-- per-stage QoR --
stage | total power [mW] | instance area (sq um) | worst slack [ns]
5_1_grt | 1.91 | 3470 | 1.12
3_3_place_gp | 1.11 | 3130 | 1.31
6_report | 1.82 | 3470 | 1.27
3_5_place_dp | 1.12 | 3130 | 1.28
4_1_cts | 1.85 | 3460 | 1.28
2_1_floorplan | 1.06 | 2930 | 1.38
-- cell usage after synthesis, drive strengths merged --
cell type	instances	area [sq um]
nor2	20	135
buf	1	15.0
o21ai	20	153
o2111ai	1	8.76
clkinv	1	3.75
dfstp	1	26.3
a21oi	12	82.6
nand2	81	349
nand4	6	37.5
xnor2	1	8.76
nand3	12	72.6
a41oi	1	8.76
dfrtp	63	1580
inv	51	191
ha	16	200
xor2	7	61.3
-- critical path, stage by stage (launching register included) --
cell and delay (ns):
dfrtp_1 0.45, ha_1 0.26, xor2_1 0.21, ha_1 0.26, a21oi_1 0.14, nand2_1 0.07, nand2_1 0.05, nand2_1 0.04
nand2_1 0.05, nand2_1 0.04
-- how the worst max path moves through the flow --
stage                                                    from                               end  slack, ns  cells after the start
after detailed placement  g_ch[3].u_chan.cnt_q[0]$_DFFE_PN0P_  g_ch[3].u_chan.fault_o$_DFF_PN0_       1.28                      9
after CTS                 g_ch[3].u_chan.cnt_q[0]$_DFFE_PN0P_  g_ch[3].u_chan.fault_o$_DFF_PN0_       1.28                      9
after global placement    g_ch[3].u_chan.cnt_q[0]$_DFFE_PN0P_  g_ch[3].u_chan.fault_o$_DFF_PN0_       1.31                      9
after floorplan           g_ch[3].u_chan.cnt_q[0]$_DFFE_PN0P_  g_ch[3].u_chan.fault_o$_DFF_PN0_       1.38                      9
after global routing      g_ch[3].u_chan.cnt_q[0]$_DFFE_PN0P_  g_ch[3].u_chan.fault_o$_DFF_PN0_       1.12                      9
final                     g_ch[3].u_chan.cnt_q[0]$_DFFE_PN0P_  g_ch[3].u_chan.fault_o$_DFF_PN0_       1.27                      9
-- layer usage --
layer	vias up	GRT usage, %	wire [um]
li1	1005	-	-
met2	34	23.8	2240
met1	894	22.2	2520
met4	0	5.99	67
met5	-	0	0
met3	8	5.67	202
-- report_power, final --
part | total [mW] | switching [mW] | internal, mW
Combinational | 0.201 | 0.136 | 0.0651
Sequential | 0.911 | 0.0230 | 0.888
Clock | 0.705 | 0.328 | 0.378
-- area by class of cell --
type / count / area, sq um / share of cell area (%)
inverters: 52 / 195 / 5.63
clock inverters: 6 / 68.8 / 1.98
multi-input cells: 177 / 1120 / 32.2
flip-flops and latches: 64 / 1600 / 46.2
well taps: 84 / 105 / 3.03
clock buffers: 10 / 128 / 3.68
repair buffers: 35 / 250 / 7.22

» WHAT IS NEEDED
Your task is to collect every line above that contains the word "stage".

» OUTPUT BELOW
-- per-stage QoR --
stage | total power [mW] | instance area (sq um) | worst slack [ns]
-- critical path, stage by stage (launching register included) --
stage                                                    from                               end  slack, ns  cells after the start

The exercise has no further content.